A glaring uncertainty in terrestrial ecosystem models is the response of tropical forests to altered climatic regimes such as the increased severity and duration of droughts. Models predicting drought mortality typically exclude root and microbial functions that may alleviate water stress, to the detriment of acquiring phosphorus, typically a limiting nutrient in tropical forests. We conducted a greenhouse study using the facultative CAM tree species, Clusia pratensis to explore how drought may impact phosphorus acquisition via changes in root and microbial functional traits. Bacteria isolated from the rhizosphere of tropical trees were selected based on measured activity in four areas: phosphorus solubilization, phosphatase activity, IAA production, and drought tolerance. The full constructed community consists of eight bacterial isolates with the highest measured activities. A total of 80 plants were inoculated with one of three treatments, which differed in the bacterial isolates included. We expect that plants inoculated with the full constructed community will exhibit reduced levels of lipid peroxidation in response to drought and decreased levels of root phosphatase activity in response to phosphorus limitation. Understanding changes to root and microbial functional traits improves the comprehension of belowground mechanisms that may improve the accuracy of modeling tropical forests.
Results/Conclusions
We chose C. pratensis because it reliably switches from C3 to CAM photosynthesis under drought conditions, providing a unique opportunity to explore how photosynthesis relates to root and bacterial functional traits critical to phosphorus acquisition and drought tolerance.

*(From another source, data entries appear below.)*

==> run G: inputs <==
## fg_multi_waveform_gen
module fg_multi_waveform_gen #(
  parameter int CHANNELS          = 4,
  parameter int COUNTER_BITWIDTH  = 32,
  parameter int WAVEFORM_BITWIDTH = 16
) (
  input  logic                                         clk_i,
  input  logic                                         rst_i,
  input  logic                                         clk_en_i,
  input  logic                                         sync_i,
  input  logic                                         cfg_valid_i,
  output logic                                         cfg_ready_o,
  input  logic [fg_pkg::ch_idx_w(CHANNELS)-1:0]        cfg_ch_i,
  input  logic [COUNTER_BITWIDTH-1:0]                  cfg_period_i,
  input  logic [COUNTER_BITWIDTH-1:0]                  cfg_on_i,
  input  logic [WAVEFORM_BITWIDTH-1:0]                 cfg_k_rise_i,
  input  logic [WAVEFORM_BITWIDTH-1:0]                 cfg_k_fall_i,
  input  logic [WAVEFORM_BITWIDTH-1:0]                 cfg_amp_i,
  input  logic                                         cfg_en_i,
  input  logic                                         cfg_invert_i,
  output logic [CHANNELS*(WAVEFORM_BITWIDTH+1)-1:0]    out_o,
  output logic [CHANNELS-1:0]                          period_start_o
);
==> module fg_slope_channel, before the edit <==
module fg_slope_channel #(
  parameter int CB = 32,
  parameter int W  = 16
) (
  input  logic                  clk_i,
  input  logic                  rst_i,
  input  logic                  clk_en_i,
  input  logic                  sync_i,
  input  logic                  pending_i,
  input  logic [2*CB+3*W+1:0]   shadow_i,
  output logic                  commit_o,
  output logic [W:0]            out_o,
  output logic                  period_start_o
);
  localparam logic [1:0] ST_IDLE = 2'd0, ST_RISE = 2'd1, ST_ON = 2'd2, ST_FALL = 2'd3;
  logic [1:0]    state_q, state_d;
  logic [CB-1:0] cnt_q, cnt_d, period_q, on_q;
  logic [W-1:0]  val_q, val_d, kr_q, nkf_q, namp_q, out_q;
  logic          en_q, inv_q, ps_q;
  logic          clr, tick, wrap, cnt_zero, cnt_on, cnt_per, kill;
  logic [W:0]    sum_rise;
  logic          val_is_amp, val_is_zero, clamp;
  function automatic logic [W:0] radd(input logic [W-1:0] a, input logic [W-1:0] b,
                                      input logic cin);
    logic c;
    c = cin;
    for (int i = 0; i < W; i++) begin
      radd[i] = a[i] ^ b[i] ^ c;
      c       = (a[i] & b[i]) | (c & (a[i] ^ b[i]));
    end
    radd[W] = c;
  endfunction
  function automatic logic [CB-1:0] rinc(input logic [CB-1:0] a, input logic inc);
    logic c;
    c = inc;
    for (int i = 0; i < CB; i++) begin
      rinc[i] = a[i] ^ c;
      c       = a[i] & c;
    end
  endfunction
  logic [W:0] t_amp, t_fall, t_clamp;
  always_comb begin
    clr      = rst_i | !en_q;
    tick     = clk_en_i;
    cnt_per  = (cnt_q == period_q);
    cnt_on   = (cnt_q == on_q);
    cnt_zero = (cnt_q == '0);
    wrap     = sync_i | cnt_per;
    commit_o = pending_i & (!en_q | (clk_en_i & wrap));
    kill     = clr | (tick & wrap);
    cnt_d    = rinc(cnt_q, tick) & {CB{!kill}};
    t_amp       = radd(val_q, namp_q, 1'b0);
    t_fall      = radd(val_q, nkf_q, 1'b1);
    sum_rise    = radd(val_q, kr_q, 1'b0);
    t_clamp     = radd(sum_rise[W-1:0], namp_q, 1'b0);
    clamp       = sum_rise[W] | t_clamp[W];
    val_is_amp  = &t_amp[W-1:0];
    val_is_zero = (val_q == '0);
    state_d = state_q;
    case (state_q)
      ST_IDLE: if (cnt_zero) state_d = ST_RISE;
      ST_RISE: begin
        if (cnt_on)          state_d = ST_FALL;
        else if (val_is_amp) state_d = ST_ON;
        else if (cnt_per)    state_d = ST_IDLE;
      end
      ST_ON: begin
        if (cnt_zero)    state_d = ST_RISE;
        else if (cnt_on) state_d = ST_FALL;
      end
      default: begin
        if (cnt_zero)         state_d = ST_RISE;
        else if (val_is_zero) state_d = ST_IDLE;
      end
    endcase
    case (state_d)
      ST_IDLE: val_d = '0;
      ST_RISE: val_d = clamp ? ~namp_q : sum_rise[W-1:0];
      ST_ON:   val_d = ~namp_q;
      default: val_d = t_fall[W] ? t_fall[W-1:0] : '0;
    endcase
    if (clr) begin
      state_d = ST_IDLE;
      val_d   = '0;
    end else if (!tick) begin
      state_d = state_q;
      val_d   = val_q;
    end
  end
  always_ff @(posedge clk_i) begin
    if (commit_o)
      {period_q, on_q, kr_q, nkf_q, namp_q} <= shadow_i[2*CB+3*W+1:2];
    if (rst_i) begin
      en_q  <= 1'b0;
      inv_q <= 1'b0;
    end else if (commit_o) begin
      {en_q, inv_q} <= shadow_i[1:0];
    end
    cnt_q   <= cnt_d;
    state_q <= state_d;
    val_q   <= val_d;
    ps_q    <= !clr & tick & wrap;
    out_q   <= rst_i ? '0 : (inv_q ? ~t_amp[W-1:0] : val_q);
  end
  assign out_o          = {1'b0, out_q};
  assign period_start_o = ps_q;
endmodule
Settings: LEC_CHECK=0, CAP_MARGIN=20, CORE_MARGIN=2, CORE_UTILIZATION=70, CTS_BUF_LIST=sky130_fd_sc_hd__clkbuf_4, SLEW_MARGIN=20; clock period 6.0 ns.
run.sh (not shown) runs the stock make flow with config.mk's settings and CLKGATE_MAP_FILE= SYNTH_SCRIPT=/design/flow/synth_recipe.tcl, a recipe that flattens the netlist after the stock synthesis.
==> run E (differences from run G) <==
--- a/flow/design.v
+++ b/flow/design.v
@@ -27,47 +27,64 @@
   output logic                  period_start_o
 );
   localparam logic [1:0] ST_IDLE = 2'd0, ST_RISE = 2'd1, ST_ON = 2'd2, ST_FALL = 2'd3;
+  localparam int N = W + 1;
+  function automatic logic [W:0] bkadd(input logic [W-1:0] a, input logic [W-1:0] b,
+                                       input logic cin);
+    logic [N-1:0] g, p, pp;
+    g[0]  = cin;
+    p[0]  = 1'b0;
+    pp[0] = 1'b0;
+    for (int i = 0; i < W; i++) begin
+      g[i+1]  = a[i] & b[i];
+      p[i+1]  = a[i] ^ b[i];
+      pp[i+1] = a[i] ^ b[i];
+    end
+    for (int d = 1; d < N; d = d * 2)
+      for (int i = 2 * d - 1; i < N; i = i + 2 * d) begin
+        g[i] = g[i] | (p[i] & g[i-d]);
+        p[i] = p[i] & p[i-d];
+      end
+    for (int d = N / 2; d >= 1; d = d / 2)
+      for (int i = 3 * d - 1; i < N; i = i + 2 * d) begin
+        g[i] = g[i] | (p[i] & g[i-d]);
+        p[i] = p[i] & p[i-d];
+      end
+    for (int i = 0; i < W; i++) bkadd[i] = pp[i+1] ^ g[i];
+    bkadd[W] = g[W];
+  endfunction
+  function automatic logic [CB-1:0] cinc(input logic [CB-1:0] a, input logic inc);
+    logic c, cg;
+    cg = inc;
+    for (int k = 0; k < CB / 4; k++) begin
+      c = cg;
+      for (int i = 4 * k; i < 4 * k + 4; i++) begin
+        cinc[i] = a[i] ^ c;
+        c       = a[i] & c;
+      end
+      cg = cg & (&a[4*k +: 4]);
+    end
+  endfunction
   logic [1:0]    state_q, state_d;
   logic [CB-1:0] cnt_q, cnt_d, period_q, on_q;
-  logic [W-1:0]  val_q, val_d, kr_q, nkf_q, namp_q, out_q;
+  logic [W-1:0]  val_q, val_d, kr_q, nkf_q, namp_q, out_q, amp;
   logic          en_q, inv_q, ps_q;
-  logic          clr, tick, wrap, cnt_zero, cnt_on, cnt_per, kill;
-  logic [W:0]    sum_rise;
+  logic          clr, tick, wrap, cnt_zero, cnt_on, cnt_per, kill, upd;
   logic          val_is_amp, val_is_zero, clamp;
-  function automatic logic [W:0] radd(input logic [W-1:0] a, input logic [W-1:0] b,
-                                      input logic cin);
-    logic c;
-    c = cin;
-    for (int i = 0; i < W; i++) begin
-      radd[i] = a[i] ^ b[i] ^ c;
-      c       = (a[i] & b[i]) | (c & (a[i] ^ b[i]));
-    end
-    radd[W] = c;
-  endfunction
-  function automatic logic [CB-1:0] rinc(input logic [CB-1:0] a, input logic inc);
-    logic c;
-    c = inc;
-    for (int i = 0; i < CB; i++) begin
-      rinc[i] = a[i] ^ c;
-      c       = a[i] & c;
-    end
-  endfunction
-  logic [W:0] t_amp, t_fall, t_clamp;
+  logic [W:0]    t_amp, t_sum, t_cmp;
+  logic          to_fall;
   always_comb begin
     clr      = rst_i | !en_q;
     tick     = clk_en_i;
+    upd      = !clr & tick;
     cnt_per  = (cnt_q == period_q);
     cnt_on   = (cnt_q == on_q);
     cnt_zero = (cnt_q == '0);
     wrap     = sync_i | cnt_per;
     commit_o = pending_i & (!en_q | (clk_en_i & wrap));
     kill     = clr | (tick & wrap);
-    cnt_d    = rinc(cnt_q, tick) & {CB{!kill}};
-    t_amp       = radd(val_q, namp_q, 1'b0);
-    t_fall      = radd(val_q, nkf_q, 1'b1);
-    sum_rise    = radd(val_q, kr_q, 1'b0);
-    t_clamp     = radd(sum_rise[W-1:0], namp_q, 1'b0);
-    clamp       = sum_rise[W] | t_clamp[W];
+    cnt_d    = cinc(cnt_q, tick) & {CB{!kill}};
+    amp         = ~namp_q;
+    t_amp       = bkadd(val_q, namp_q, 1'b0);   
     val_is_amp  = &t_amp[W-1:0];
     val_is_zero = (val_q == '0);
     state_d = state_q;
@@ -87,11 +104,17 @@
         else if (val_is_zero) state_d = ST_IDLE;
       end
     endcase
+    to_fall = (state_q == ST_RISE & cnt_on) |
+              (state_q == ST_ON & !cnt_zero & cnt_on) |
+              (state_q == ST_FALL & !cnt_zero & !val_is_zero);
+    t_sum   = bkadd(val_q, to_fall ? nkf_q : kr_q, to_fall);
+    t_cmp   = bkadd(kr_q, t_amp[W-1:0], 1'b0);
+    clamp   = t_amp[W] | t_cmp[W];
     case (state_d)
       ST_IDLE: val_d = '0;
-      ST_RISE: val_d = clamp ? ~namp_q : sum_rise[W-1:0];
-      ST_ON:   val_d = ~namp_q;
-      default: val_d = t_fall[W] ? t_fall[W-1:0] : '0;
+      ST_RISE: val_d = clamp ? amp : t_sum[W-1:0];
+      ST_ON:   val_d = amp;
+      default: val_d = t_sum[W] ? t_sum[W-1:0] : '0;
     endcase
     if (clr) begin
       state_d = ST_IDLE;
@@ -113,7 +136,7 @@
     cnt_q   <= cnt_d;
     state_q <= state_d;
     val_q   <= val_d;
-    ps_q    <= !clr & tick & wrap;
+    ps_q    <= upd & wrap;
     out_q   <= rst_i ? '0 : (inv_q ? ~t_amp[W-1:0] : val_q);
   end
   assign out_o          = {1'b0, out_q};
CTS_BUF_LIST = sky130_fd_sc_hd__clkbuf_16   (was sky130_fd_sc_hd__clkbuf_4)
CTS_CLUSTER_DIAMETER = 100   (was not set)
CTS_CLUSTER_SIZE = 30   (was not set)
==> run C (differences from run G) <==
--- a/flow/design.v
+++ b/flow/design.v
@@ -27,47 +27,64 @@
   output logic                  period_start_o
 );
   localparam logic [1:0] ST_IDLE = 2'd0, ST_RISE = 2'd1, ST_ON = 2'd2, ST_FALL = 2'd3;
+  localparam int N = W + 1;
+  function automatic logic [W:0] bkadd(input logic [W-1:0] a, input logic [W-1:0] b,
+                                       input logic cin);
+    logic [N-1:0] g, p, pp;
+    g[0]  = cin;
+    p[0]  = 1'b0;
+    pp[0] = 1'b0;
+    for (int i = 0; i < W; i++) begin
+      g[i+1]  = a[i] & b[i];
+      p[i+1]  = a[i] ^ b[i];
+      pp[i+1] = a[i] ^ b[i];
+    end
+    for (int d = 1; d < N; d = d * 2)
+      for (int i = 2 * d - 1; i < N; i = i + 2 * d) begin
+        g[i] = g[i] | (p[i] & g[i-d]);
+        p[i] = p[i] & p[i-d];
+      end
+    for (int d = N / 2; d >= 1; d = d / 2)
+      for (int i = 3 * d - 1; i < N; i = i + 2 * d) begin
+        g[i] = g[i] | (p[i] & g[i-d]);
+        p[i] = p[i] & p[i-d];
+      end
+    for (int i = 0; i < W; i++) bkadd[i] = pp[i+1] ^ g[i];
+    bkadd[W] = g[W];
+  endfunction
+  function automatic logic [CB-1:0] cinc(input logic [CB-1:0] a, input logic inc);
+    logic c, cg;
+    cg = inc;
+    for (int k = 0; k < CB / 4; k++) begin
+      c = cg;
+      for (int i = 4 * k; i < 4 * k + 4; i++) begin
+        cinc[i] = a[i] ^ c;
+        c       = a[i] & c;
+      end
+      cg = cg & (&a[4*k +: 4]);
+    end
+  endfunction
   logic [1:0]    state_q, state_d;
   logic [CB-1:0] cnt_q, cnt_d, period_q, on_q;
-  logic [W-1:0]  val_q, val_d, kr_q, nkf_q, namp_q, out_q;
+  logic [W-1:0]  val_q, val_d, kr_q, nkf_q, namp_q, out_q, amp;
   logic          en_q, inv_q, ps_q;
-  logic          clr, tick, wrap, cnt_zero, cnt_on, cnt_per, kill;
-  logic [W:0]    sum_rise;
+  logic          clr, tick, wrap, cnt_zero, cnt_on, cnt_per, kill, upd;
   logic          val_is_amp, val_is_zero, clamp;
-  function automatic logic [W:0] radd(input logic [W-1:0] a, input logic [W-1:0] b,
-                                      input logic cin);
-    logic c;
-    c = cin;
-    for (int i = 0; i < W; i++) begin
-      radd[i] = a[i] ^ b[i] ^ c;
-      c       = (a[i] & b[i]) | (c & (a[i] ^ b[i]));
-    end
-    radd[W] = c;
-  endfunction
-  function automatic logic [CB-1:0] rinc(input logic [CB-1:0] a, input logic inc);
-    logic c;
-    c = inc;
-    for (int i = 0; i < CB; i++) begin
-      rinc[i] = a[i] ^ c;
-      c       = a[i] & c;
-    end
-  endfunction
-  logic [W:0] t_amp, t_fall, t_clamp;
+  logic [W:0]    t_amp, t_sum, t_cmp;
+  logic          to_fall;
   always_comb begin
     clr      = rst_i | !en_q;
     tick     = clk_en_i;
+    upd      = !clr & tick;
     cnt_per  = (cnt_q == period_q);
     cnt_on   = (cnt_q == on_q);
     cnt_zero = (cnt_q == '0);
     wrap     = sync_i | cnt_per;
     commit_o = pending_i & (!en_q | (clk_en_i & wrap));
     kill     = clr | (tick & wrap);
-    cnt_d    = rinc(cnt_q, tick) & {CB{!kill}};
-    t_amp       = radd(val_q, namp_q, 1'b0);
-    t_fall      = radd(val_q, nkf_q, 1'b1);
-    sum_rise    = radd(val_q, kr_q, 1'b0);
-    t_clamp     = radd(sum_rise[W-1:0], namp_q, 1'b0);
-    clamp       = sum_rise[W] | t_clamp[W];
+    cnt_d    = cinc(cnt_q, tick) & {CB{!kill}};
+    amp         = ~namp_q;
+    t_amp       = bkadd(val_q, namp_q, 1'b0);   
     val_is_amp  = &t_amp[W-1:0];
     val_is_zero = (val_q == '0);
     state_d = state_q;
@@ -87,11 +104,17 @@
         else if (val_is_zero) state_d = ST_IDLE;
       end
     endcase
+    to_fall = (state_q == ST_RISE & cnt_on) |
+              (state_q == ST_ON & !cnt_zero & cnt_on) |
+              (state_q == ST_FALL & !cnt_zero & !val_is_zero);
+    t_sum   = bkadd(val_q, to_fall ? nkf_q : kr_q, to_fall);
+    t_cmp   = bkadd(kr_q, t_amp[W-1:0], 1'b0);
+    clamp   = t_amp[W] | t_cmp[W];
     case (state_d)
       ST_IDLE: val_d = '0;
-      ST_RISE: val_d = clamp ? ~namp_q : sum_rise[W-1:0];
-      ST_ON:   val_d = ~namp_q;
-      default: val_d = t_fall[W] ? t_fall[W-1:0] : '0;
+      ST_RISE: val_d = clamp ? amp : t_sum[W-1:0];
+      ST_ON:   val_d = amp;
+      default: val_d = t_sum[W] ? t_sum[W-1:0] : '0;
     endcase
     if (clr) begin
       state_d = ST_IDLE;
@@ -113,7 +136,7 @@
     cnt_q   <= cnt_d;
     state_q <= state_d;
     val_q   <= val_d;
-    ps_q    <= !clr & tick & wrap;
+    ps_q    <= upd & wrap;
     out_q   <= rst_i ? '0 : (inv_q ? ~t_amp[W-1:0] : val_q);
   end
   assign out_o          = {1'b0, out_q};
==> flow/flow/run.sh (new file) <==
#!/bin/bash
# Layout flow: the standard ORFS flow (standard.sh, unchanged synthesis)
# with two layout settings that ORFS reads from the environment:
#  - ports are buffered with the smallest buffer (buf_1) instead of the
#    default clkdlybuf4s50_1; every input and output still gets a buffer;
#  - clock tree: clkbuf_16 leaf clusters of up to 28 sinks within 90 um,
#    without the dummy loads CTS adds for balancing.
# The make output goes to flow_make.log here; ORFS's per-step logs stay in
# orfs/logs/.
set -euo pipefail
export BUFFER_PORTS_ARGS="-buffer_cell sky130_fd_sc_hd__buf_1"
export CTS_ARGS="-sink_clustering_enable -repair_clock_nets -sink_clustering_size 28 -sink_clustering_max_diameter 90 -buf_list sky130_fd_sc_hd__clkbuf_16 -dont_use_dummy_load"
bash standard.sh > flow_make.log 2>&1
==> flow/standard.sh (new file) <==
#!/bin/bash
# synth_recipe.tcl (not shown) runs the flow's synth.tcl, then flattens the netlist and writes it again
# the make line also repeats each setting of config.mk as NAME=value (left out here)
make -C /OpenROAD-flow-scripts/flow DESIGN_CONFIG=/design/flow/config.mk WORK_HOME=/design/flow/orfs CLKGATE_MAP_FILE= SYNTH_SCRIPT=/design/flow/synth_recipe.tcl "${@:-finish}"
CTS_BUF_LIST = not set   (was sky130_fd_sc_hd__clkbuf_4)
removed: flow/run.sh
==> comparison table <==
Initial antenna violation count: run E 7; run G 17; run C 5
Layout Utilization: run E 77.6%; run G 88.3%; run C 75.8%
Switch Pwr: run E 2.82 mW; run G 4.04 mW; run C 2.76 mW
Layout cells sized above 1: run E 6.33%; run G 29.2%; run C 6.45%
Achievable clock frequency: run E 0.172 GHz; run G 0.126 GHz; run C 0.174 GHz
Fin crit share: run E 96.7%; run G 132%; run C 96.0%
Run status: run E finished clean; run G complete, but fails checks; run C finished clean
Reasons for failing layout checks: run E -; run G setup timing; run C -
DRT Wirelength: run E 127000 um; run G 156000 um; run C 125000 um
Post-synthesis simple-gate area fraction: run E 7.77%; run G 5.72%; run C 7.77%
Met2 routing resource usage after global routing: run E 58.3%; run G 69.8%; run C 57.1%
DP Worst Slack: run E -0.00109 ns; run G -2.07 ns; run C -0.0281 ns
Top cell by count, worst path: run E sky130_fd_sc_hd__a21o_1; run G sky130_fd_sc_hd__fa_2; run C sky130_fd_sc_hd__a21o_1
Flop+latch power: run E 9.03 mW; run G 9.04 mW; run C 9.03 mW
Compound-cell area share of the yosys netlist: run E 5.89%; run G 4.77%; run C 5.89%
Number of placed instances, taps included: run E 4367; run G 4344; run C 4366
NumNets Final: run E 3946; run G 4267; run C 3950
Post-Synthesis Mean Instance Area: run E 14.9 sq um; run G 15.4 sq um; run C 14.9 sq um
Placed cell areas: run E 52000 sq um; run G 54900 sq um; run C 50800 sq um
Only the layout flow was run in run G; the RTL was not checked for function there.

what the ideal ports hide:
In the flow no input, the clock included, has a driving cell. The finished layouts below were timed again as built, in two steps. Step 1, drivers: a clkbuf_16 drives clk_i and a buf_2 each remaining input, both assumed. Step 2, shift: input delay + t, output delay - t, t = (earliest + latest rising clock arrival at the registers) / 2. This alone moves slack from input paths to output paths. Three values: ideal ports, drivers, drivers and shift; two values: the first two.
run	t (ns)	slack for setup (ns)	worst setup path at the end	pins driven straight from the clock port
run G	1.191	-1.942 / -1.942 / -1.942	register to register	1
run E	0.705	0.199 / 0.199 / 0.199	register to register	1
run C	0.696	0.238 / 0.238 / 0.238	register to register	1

Preliminary drought trials showed the expected decline of C3 photosynthesis during the day, followed by increased activity in the evening. We then selected bacterial isolates with high phosphorus solubilization and phosphatase activity. Phosphorus solubilization isolates, VT46 and RP53, solubilized 101.68 μg P ml-1 and 35.16 μg P ml-1 respectively. RT90 (0.176 μmol pNP ml-1) and RP35 (0.149 μmol pNP ml-1) had the highest phosphatase activity of the 100 isolates tested. We then selected drought tolerant bacteria using polyethylene glycol, VT37 (OD600 = 0.48 ) and VT13 (OD600 = 0.55 ). The last two bacterial community members were isolates RT91 and VP93, which produced 0.051 ug IAA ml-1 and 0.044 ug IAA. Further measurements will include sequencing these isolates, relating changes in their composition to physical and physiological measurements of root traits, and connecting both root and bacterial function to indicators of drought tolerance and phosphorus acquisition.